An unnamed anarchist and art scholar, who joined the Territorial Defense Forces, quoted by Olexii Kuchanskyi in an essay on “Digital Leviathan and His Nuclear Tail” (via Your Art and e-flux notes): “At dawn, Dima and I talked about cinema. Dima believes that cinema is inferior to literature as a means of expression because you spend much more time with a book than a film. It’s a really interesting point, something to dig into. I studied at the department of art theory & history and I never thought of it. Dima served in the military after school and worked at the factory all his life. He listens to rap, smokes pot, and tries to have fun. He is thirty-eight, his child was born last year. He likes Wong Kar-wai and is a fan of Asian cinema in general. Dima communicates by quoting Omar Khayyam, Confucius, and other awesome guys.”
April 20th, 2022
Vasyl Cherepanyn (Visual Culture Research Centre, Kyiv) on Putin’s “World War Z” and the West’s deadly “foot-dragging”, via Project Syndicate: “The main feature of this Western condition is constant belatedness. The West has always been too late, incapable of acting ahead and instead just reacting to what has already happened. As a Ukrainian joke went at the time, ‘While the European Union was taking a decision, Russia took Crimea.’ Then as now, Ukrainians wondered, ‘What is the West’s red line? What will compel the West to act instead of waiting and discussing when to intervene?’”
Barbara Wurm on Lithuanian director Mantas Kvedaravičius, killed in Mariupol, via Die Welt: “Kvedaravičius unfolded a whole spectrum of visual anthropology over a decade with only three films [Barzakh, Mariupolis, Parthenon]. It now awaits evaluation and exploration.

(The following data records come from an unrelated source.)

`config.mk`:
```
export PLATFORM = sky130hd
export DESIGN_NAME = usb_rx_packet
export DESIGN_NICKNAME = d
export VERILOG_FILES = /design/src/rtl/usb_rx_packet_pkg.sv /design/src/rtl/usb_rx_packet_crc.sv /design/src/rtl/usb_rx_packet.sv
export SDC_FILE = /design/constraint.sdc
export NUM_CORES = 1
export LEC_CHECK = 0
export ABC_CLOCK_PERIOD_IN_PS = 4400
export CELL_PAD_IN_SITES_DETAIL_PLACEMENT = 0
export CELL_PAD_IN_SITES_GLOBAL_PLACEMENT = 1
export CORE_UTILIZATION = 45
export CTS_CLUSTER_DIAMETER = 40
export DETAILED_ROUTE_END_ITERATION = 8
export PLACE_DENSITY = 0.93
export SETUP_SLACK_MARGIN = 0.5
export SLEW_MARGIN = 20
export SYNTH_ARGS = -nofsm -noshare
export SYNTH_HDL_FRONTEND = slang
export SYNTH_SLANG_ARGS = --single-unit
```
`constraint.sdc`:
```
create_clock -name clk -period 4.4 [get_ports clk]
set_input_delay 1.32 -clock clk [delete_from_list [all_inputs] [get_ports clk]]
set_output_delay 1.32 -clock clk [all_outputs]
set_load 0.02 [all_outputs]
```
`src/rtl/usb_rx_packet_pkg.sv`:
```
// Shared types and CRC constants for the USB receive packet decoder.
package usb_rx_packet_pkg;

  typedef enum logic [3:0] {
    OUT   = 4'h1,
    IN    = 4'h9,
    SOF   = 4'h5,
    SETUP = 4'hD,
    DATA0 = 4'h3,
    DATA1 = 4'hB,
    DATA2 = 4'h7,
    MDATA = 4'hF,
    ACK   = 4'h2,
    NAK   = 4'hA,
    STALL = 4'hE
  } pid_t;

  typedef enum logic [1:0] {
    KIND_TOKEN,
    KIND_DATA,
    KIND_HS,
    KIND_BAD
  } pid_kind_t;

  typedef enum logic [2:0] {
    ST_IDLE,
    ST_PID,
    ST_TOK1,
    ST_TOK2,
    ST_END,
    ST_HS,
    ST_DATA,
    ST_ERR
  } state_t;

  localparam logic [4:0]  CRC5_POLY      = 5'h05;
  localparam logic [4:0]  CRC5_INIT      = 5'h1F;
  localparam logic [4:0]  CRC5_RESIDUAL  = 5'h0C;
  localparam logic [15:0] CRC16_POLY     = 16'h8005;
  localparam logic [15:0] CRC16_INIT     = 16'hFFFF;
  localparam logic [15:0] CRC16_RESIDUAL = 16'h800D;

  // SOF shares the two-byte token layout, so it classifies as a token.
  function automatic pid_kind_t pid_kind(input logic [3:0] p);
    pid_kind_t k;
    case (p)
      OUT, IN, SETUP, SOF:         k = KIND_TOKEN;
      DATA0, DATA1, DATA2, MDATA:  k = KIND_DATA;
      ACK, NAK, STALL:             k = KIND_HS;
      default:                     k = KIND_BAD;
    endcase
    return k;
  endfunction

endpackage

```
`src/rtl/usb_rx_packet_crc.sv`:
```
// Byte-wide CRC register, bits consumed LSB first with MSB feedback.
module usb_crc #(
  parameter int unsigned      WIDTH = 16,
  parameter logic [WIDTH-1:0] POLY  = '0,
  parameter logic [WIDTH-1:0] INIT  = '1
) (
  input  logic             clk,
  input  logic             reset,
  input  logic             init,
  input  logic             en,
  input  logic [7:0]       data,
  output logic [WIDTH-1:0] crc
);

  logic [WIDTH-1:0] crc_q;
  logic [WIDTH-1:0] crc_d;

  always_comb begin
    crc_d = crc_q;
    if (init) begin
      crc_d = INIT;
    end else if (en) begin
      for (int unsigned i = 0; i < 8; i++) begin
        if (crc_d[WIDTH-1] ^ data[i]) crc_d = (crc_d << 1) ^ POLY;
        else                          crc_d = crc_d << 1;
      end
    end
  end

  always_ff @(posedge clk) begin
    if (!reset) crc_q <= INIT;
    else        crc_q <= crc_d;
  end

  assign crc = crc_q;

endmodule

```
`src/rtl/usb_rx_packet.sv`:
```
// Packet decoder between usb_rx and the SIE: PID/CRC checking, token/SOF
// field extraction and payload forwarding with the CRC16 bytes stripped.
module usb_rx_packet
  import usb_rx_packet_pkg::*;
#(
  parameter int unsigned MAX_PAYLOAD = 64
) (
  input  logic        clk,
  input  logic        reset,
  input  logic [7:0]  rx_data,
  input  logic        rx_active,
  input  logic        rx_valid,
  input  logic        rx_error,
  output logic [3:0]  pid,
  output logic [6:0]  addr,
  output logic [3:0]  endp,
  output logic [10:0] frame,
  output logic        tok_valid,
  output logic        sof_valid,
  output logic        hs_valid,
  output logic [7:0]  pl_data,
  output logic        pl_valid,
  output logic        pkt_done,
  output logic        pkt_ok
);

  localparam int unsigned      CNT_W       = $clog2(MAX_PAYLOAD + 4);
  localparam logic [CNT_W-1:0] CNT_SAT     = CNT_W'(MAX_PAYLOAD + 3);
  localparam logic [CNT_W-1:0] CNT_FWD_MAX = CNT_W'(MAX_PAYLOAD + 1);
  localparam logic [CNT_W-1:0] CNT_LEN_MAX = CNT_W'(MAX_PAYLOAD + 2);
  localparam logic [CNT_W-1:0] CNT_CRC     = CNT_W'(2);

  state_t            state_q, state_d;
  logic              rx_active_q, rx_active_d;
  logic [3:0]        pid_q, pid_d;
  logic [7:0]        b1_q, b1_d;
  logic [2:0]        b2_q, b2_d;
  logic [6:0]        addr_q, addr_d;
  logic [3:0]        endp_q, endp_d;
  logic [10:0]       frame_q, frame_d;
  logic [7:0]        dly0_q, dly0_d;
  logic [7:0]        dly1_q, dly1_d;
  logic [CNT_W-1:0]  cnt_q, cnt_d;
  logic [7:0]        pl_data_q, pl_data_d;
  logic              pl_valid_q, pl_valid_d;
  logic              tok_valid_q, tok_valid_d;
  logic              sof_valid_q, sof_valid_d;
  logic              hs_valid_q, hs_valid_d;
  logic              pkt_done_q, pkt_done_d;
  logic              pkt_ok_q, pkt_ok_d;

  logic              byte_in;
  logic              crc_init;
  logic              crc5_en;
  logic              crc16_en;
  logic [4:0]        crc5;
  logic [15:0]       crc16;

  assign byte_in  = rx_valid && rx_active && !rx_error;
  assign crc_init = (state_q == ST_IDLE);
  assign crc5_en  = byte_in && (state_q == ST_TOK1 || state_q == ST_TOK2);
  assign crc16_en = byte_in && (state_q == ST_DATA);

  usb_crc #(.WIDTH(5), .POLY(CRC5_POLY), .INIT(CRC5_INIT)) u_crc5 (
    .clk   (clk),
    .reset (reset),
    .init  (crc_init),
    .en    (crc5_en),
    .data  (rx_data),
    .crc   (crc5)
  );

  usb_crc #(.WIDTH(16), .POLY(CRC16_POLY), .INIT(CRC16_INIT)) u_crc16 (
    .clk   (clk),
    .reset (reset),
    .init  (crc_init),
    .en    (crc16_en),
    .data  (rx_data),
    .crc   (crc16)
  );

  always_comb begin
    state_d     = state_q;
    rx_active_d = rx_active;
    pid_d       = pid_q;
    b1_d        = b1_q;
    b2_d        = b2_q;
    addr_d      = addr_q;
    endp_d      = endp_q;
    frame_d     = frame_q;
    dly0_d      = dly0_q;
    dly1_d      = dly1_q;
    cnt_d       = cnt_q;
    pl_data_d   = pl_data_q;
    pl_valid_d  = 1'b0;
    tok_valid_d = 1'b0;
    sof_valid_d = 1'b0;
    hs_valid_d  = 1'b0;
    pkt_done_d  = 1'b0;
    pkt_ok_d    = 1'b0;

    // Entry needs a rising edge so a packet already in flight at reset release is skipped.
    if (state_q == ST_IDLE) begin
      if (rx_active && !rx_active_q) begin
        state_d = ST_PID;
        cnt_d   = '0;
      end
    end else if (!rx_active) begin
      state_d    = ST_IDLE;
      pkt_done_d = 1'b1;
      case (state_q)
        ST_END: begin
          if (crc5 == CRC5_RESIDUAL) begin
            pkt_ok_d = 1'b1;
            if (pid_q == SOF) begin
              sof_valid_d = 1'b1;
              frame_d     = {b2_q, b1_q};
            end else begin
              tok_valid_d = 1'b1;
              addr_d      = b1_q[6:0];
              endp_d      = {b2_q, b1_q[7]};
            end
          end
        end
        ST_HS: begin
          pkt_ok_d   = 1'b1;
          hs_valid_d = 1'b1;
        end
        ST_DATA: begin
          pkt_ok_d = (cnt_q >= CNT_CRC) && (cnt_q <= CNT_LEN_MAX) &&
                     (crc16 == CRC16_RESIDUAL);
        end
        default: ;
      endcase
    end else if (rx_error) begin
      state_d = ST_ERR;
    end else if (rx_valid) begin
      case (state_q)
        ST_PID: begin
          pid_d = rx_data[3:0];
          if (rx_data[3:0] != ~rx_data[7:4]) begin
            state_d = ST_ERR;
          end else begin
            case (pid_kind(rx_data[3:0]))
              KIND_TOKEN: state_d = ST_TOK1;
              KIND_DATA:  state_d = ST_DATA;
              KIND_HS:    state_d = ST_HS;
              default:    state_d = ST_ERR;
            endcase
          end
        end
        ST_TOK1: begin
          b1_d    = rx_data;
          state_d = ST_TOK2;
        end
        ST_TOK2: begin
          b2_d    = rx_data[2:0];
          state_d = ST_END;
        end
        ST_END, ST_HS: state_d = ST_ERR;
        ST_DATA: begin
          // Two-byte delay line keeps the trailing CRC16 bytes from being forwarded.
          if (cnt_q >= CNT_CRC && cnt_q <= CNT_FWD_MAX) begin
            pl_valid_d = 1'b1;
            pl_data_d  = dly1_q;
          end
          dly1_d = dly0_q;
          dly0_d = rx_data;
          if (cnt_q != CNT_SAT) cnt_d = cnt_q + CNT_W'(1);
        end
        default: ;
      endcase
    end
  end

  always_ff @(posedge clk) begin
    if (!reset) begin
      state_q     <= ST_IDLE;
      rx_active_q <= rx_active;
      pid_q       <= '0;
      b1_q        <= '0;
      b2_q        <= '0;
      addr_q      <= '0;
      endp_q      <= '0;
      frame_q     <= '0;
      dly0_q      <= '0;
      dly1_q      <= '0;
      cnt_q       <= '0;
      pl_data_q   <= '0;
      pl_valid_q  <= 1'b0;
      tok_valid_q <= 1'b0;
      sof_valid_q <= 1'b0;
      hs_valid_q  <= 1'b0;
      pkt_done_q  <= 1'b0;
      pkt_ok_q    <= 1'b0;
    end else begin
      state_q     <= state_d;
      rx_active_q <= rx_active_d;
      pid_q       <= pid_d;
      b1_q        <= b1_d;
      b2_q        <= b2_d;
      addr_q      <= addr_d;
      endp_q      <= endp_d;
      frame_q     <= frame_d;
      dly0_q      <= dly0_d;
      dly1_q      <= dly1_d;
      cnt_q       <= cnt_d;
      pl_data_q   <= pl_data_d;
      pl_valid_q  <= pl_valid_d;
      tok_valid_q <= tok_valid_d;
      sof_valid_q <= sof_valid_d;
      hs_valid_q  <= hs_valid_d;
      pkt_done_q  <= pkt_done_d;
      pkt_ok_q    <= pkt_ok_d;
    end
  end

  assign pid       = pid_q;
  assign addr      = addr_q;
  assign endp      = endp_q;
  assign frame     = frame_q;
  assign tok_valid = tok_valid_q;
  assign sof_valid = sof_valid_q;
  assign hs_valid  = hs_valid_q;
  assign pl_data   = pl_data_q;
  assign pl_valid  = pl_valid_q;
  assign pkt_done  = pkt_done_q;
  assign pkt_ok    = pkt_ok_q;

endmodule

```
==> run metrics <==
Most used DFF post-synth dfxtp_1; post-CTS sizing 0; fraction of registers with async set/reset 0; CP peak stage delay 0.79 ns; CTS clock-pin slew for the worst setup and hold paths 0.11 ns; Placer Congestion 0.8287; Post-Layout Inst Area 5184 um2; final net count 545; cts hold-fix bufs 0; most frequent cell after synthesis dfxtp_1; final WL 9.337 mm; Setup Viol. Count Final 0; Die Ht 101.2 um; via/cell ratio 5.191; hold slack 0.4574 ns; Ys Warns 0; number of flops mapped to enable cells by yosys 0; Die W 101.2 um; clk sinks 99; diodes inserted 0; pin count of the biggest net entering global routing 64; Core Rows 35; CP delay by family, top XOR/XNOR gates; I/O pin count 53; Total GRT Usage 0.1953; later-pin clock latency in the skew report 0.37 ns; crit path time final 3.142 ns; 1st-iter DRT viols 132; final period utilization 0.7142; Post-Synthesis Cells 493; CTS Buf Count 9; pwr dens 310.5 nW/um2; Fin Setup TNS 0 ns; post-layout util 0.5531; CTS H-tree depth 3; startpoint type of the worst setup path input port; HP Class reg -> reg; GR Overflow Total 0; ANT nets after route 0; top cell type by total area after synthesis dfxtp_1; core area 9371 um2; Final Hold Violating Endpoints 0; top post-synthesis cells by count dfxtp_1, nand2_1, nor2_1; Slew Limit Fails 0; dpl ws 0.8683 ns; port bufs 52; Slew HR 0.5454; via count 3426; worst path required time 4.69 ns; CTS Buffer Depth 2; Synth top area share 0.4473; Synthesized Nets 512; placed inst area 4992 um2; share of cells above drive strength 1 0.07156; Crit. End Element flip-flop; MaxCap Viol Count 0; critical path cell sequence clkdlybuf4s50_1 > xor2_2 > xor3_1 > xnor3_2 > xnor2_1 > a31oi_1; CP max FO 10; first-pass GRT wire length 15.75 mm; drt pass-1 iters 5; die area 10250 um2; Worst Tran Pin Value 0.6819 ns; FF+latch count, synth 99; Yosys cell types 52; initial antenna violation count 0; RSZ-0062 raised after global routing no; WP buf/inv 1; leakage 0.001995 uW; Mean Syn Cell Area 8.987 um2; f_max 318.2 MHz; Post-CTS Setup Inserts 0; Final HPWL DP 6.590 mm; filler instances 868; TritonCTS clock tree built; Final Skew 0.01741 ns; Root Buffer clkbuf_8; final worst setup slack 1.258 ns; status complete, no violations; peak supply drop 171.0 uV; Post-Syn Area 4430 um2; category of the most critical setup path in -> reg; Max stage delay cell, worst path clkdlybuf4s50_1; top cells by area, synth dfxtp_1, mux2i_1, xnor2_1; WP data arrival 3.43 ns; drt drc 0; Seq/Total Area, Yosys 0.4473; Initial Utilization 0.4728; vias in the first global route 3307; area delta synth->final 17.00%; post-DR wirelength/cell 14.15 um
-- cells by family (layout without fill, tap and decap cells) --
| family | Yosys count | after routing | share of synthesized area |
|---|---|---|---|
| AOI/OAI and AO/OA | 76 | 76 | 0.1090 |
| xor gates and xnor gates | 49 | 49 | 0.1118 |
| adders and majority gates | 6 | 6 | 0.01694 |
| buffers and inverters | 44 | 82 | 0.04603 |
| DFF | 99 | 99 | 0.4473 |
| muxes | 39 | 39 | 0.08868 |
| and+or+nand+nor | 180 | 180 | 0.1802 |
-- power by group --
part | leakage, uW | total (uW) | internal, uW | switching (uW)
registers | 0.000799 | 904 | 898 | 5.43
logic | 0.00110 | 135 | 60.3 | 75.0
clock network | 0.0000993 | 570 | 221 | 349
-- registers in the layout, indices dropped and copies added, names as in the netlist --
register,count
rx_active_q,1
hs_valid,1
b1_q,8
pl_valid,1
pid,4
pkt_done,1
endp,4
tok_valid,1
pl_data,8
state_q,3
sof_valid,1
pkt_ok,1
u_crc16.crc,16
dly0_q,8
cnt_q,7
dly1_q,8
u_crc5.crc,5
frame,11
addr,7
b2_q,3
-- per-layer routing --
layer | vias to the layer above | global-route usage | wire length [um]
met5 | - | 0 | 0
met3 | 9 | 0.03037 | 358
met4 | 0 | 0.06689 | 95
met1 | 1631 | 0.2603 | 4379
met2 | 68 | 0.3229 | 4503
li1 | 1718 | - | -
-- worst register-to-register path: stages (launching register included) --
cell	delay (ns)
dfxtp_1	0.50
nor2b_2	0.29
nand3_1	0.21
or3_1	0.70
mux2i_1	0.26
nor2_1	0.05
-- worst paths after layout --
check,startpoint,to,slack [ns],depth (start not counted)
setup / recovery,rx_data[0],u_crc16.crc[0],1.26,6
hold / removal,dly0_q[1],dly1_q[1],0.46,2
setup reg to reg,state_q[2],frame[1],2.26,5
hold reg to reg,dly0_q[1],dly1_q[1],0.46,2
-- area by class of cell --
cell class	count	area, um2	area share
inverter	7	26.28	0.005069
clock inverter	7	67.56	0.01303
clock buffer	9	123.9	0.02390
sequential	99	1982	0.3823
tap	129	161.4	0.03114
multi-input combinational	350	2250	0.4340
timing repair buffer	59	573.1	0.1105
-- through the flow --
step	total power, uW	std cells
finish	1609	660
floorplan	1028	493
global placement	1056	644
CTS	1620	660
detailed placement	1060	644
global route	1672	660
-- cell usage in the layout (no fill, tap or decap), drive strengths merged, types with 7 or more instances in the layout --
cell type      count
dfxtp             99
nand2             74
nor2              62
clkdlybuf4s50     52
mux2i             37
xnor2             37
a21oi             34
o211ai            21
o21ai             11
inv               11
clkbuf             9
xor2               9
buf                7
No activity file was read; power rests on OpenSTA's default activity.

The time will come. The films themselves make possible an infinite immersion in the matter of the world, between dream and reality, horror and everyday life, facts and phenomenal imagology.”
April 5th, 2022
Statement by #AfricansFromUA on Equal Treatment via e-flux notes: “Non-Ukrainian nationals from the war in Ukraine arriving in Germany have been facing very different terms of treatment—both in different federal states and cities but also within the very same city throughout time and different facilities. While some received so called ‘Fictitious Certificates’ for one year without further procedures others were pressured to submit an asylum application with their finger prints registered and passports seized. Again others were given a so called “Duldung” including the threat of deportation.”